In this study, it was observed that the obesity rates of people with physical disability tend to be higher as the grade of health insurance contributions becomes higher; in other words, as the income level rises. However, the difference in the obesity rates between the people with and without disabilities was greater in the low-income group and the group with poor health behaviors. Considering that low levels of education and household income increase restrictions on the physical activity of elderly people and that the socioeconomic status of people with disabilities tends to be relatively lower than that of people without disabilities, a combination of disabilities and low socioeconomic status can have a synergistic effect on obesity rate. The phenomenon of increasing obesity rate in accordance with income level has already been reported in many studies, and in this study, statistically significant differences in obesity rate were observed between those under an employee health insurance plan and those under a self-employed health insurance plan, with the employees showing higher obesity rates than the self-employed.

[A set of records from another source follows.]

$ cat src/rtl/tlut_addr_gen.sv
module tlut_addr_gen #(
  parameter int TEMP_W    = 16,
  parameter int FRAC_W    = 8,
  parameter int DATA_W    = 8,
  parameter int BASE_DEG  = -40,
  parameter int MOD_SHIFT = 1,
  parameter int MOD_DEPTH = tlut_pkg::span_entries(-40, 102, 1),
  parameter int TE_SHIFT  = 2,
  parameter int TE_DEPTH  = 36,
  parameter int MOD_IW    = $clog2(MOD_DEPTH),
  parameter int TE_IW     = $clog2(TE_DEPTH),
  parameter int ADDR_W    = (MOD_IW > TE_IW) ? MOD_IW : TE_IW
) (
  input  logic              clk,
  input  logic              rst,
  input  logic              sample_stb,
  input  logic [TEMP_W-1:0] temp_in,
  input  logic              wr_en,
  input  logic              wr_unlock,
  input  logic              wr_sel,
  input  logic [ADDR_W-1:0] wr_addr,
  input  logic [DATA_W-1:0] wr_data,
  output logic [MOD_IW-1:0] mod_idx,
  output logic [TE_IW-1:0]  te_idx,
  output logic [DATA_W-1:0] mod_val,
  output logic [DATA_W-1:0] te_val,
  output logic              out_valid
);
  import tlut_pkg::*;

  localparam int INT_W    = TEMP_W - FRAC_W;
  localparam int MOD_HIGH = BASE_DEG + (MOD_DEPTH << MOD_SHIFT);
  localparam int TE_HIGH  = BASE_DEG + (TE_DEPTH << TE_SHIFT);
  localparam logic [MOD_IW-1:0] MOD_LAST = MOD_IW'(MOD_DEPTH - 1);
  localparam logic [TE_IW-1:0]  TE_LAST  = TE_IW'(TE_DEPTH - 1);

  logic [MOD_IW-1:0] mod_idx_c, mod_idx_p;
  logic [TE_IW-1:0]  te_idx_c, te_idx_p;
  logic [DATA_W-1:0] mod_rd, te_rd;
  logic              fetch_v;
  logic              mod_we, te_we;
  tbl_sel_e          sel;
  logic signed [INT_W-1:0] temp_whole;

  assign sel        = tbl_sel_e'(wr_sel);
  assign temp_whole = temp_in[TEMP_W-1:FRAC_W];

  tlut_index #(
    .TEMP_W(TEMP_W), .FRAC_W(FRAC_W), .BASE(BASE_DEG),
    .SHIFT(MOD_SHIFT), .DEPTH(MOD_DEPTH), .IDX_W(MOD_IW)
  ) u_mod_index (
    .temp(temp_in), .idx(mod_idx_c)
  );

  tlut_index #(
    .TEMP_W(TEMP_W), .FRAC_W(FRAC_W), .BASE(BASE_DEG),
    .SHIFT(TE_SHIFT), .DEPTH(TE_DEPTH), .IDX_W(TE_IW)
  ) u_te_index (
    .temp(temp_in), .idx(te_idx_c)
  );

  assign mod_we = wr_en && wr_unlock && (sel == TBL_MOD) &&
                  (int'(wr_addr) < MOD_DEPTH);
  assign te_we  = wr_en && wr_unlock && (sel == TBL_TE) &&
                  (int'(wr_addr) < TE_DEPTH);

  tlut_ram #(.DEPTH(MOD_DEPTH), .DATA_W(DATA_W), .AW(MOD_IW)) u_mod_ram (
    .clk(clk), .we(mod_we), .waddr(wr_addr[MOD_IW-1:0]), .wdata(wr_data),
    .raddr(mod_idx_c), .rdata(mod_rd)
  );

  tlut_ram #(.DEPTH(TE_DEPTH), .DATA_W(DATA_W), .AW(TE_IW)) u_te_ram (
    .clk(clk), .we(te_we), .waddr(wr_addr[TE_IW-1:0]), .wdata(wr_data),
    .raddr(te_idx_c), .rdata(te_rd)
  );

  always_ff @(posedge clk) begin
    if (rst) begin
      fetch_v   <= 1'b0;
      mod_idx_p <= '0;
      te_idx_p  <= '0;
      out_valid <= 1'b0;
      mod_idx   <= '0;
      te_idx    <= '0;
      mod_val   <= '0;
      te_val    <= '0;
    end else begin
      fetch_v   <= sample_stb;
      out_valid <= fetch_v;
      if (sample_stb) begin
        mod_idx_p <= mod_idx_c;
        te_idx_p  <= te_idx_c;
      end
      if (fetch_v) begin
        mod_idx <= mod_idx_p;
        te_idx  <= te_idx_p;
        mod_val <= mod_rd;
        te_val  <= te_rd;
      end
    end
  end


  valid_lag_chk: assert property (@(posedge clk) disable iff (rst)
    sample_stb |=> ##1 out_valid);


  no_spurious_valid_chk: assert property (@(posedge clk) disable iff (rst)
    !sample_stb |=> ##1 !out_valid);


  low_clamp_chk: assert property (@(posedge clk) disable iff (rst)
    (sample_stb && temp_whole < BASE_DEG) |=> ##1 (mod_idx == '0 && te_idx == '0));


  high_clamp_chk: assert property (@(posedge clk) disable iff (rst)
    (sample_stb && temp_whole >= MOD_HIGH && temp_whole >= TE_HIGH)
      |=> ##1 (mod_idx == MOD_LAST && te_idx == TE_LAST));


  hold_chk: assert property (@(posedge clk) disable iff (rst)
    !out_valid |-> ($stable(mod_val) && $stable(te_val) &&
                    $stable(mod_idx) && $stable(te_idx)));
endmodule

In this study, high obesity prevalence of people with disabilities was identified, and the influence of existence and degree of disability on obesity was evaluated. Furthermore, the need to consider metabolic and behavioral changes by type of disability and by grade of disability for understanding obesity in the people with disabilities was confirmed. This study has laid a foundation for establishing an effective strategy of intervention by identifying an intervention point to prevent obesity in the disabled through an analysis considering socioeconomic factors and characteristics by disability type.

While the data used in this study encompass the nation's whole population and provide objective information such as measurements of weight and height, they have the following limitations:

First, we need to acquire data on people with disabilities who were excluded from the NHI mass screening. Participation rates in the mass screening in 2008 were 67.4% in those with spinal cord injury, 63.6% in those with upper-limb disability, 59.9% in those with lower-limb disability. The rates also depend on socioeconomic factors and grade of disability. Considering the results of previous studies that showed that the participation rates in the NHI mass screening are lower in women, elderly people, and people with mobility impairment and/or severe disability, more effort will be required in future studies to acquire broader mass screening data that includes the recipients of healthcare services who were excluded from the NHI mass screening.

Second, given the restriction of resources, only some limited information on physical activities and dietary habits could be utilized without access to more specific information. In addition, there was a failure to consider various factors related to physical activities that include socioeconomic factors such as lack of resources to improve health and restricted accessibility, which are known to be major factors that restrict physical activity.

Footnotes

The authors have no conflicts of interest with the material presented in this paper.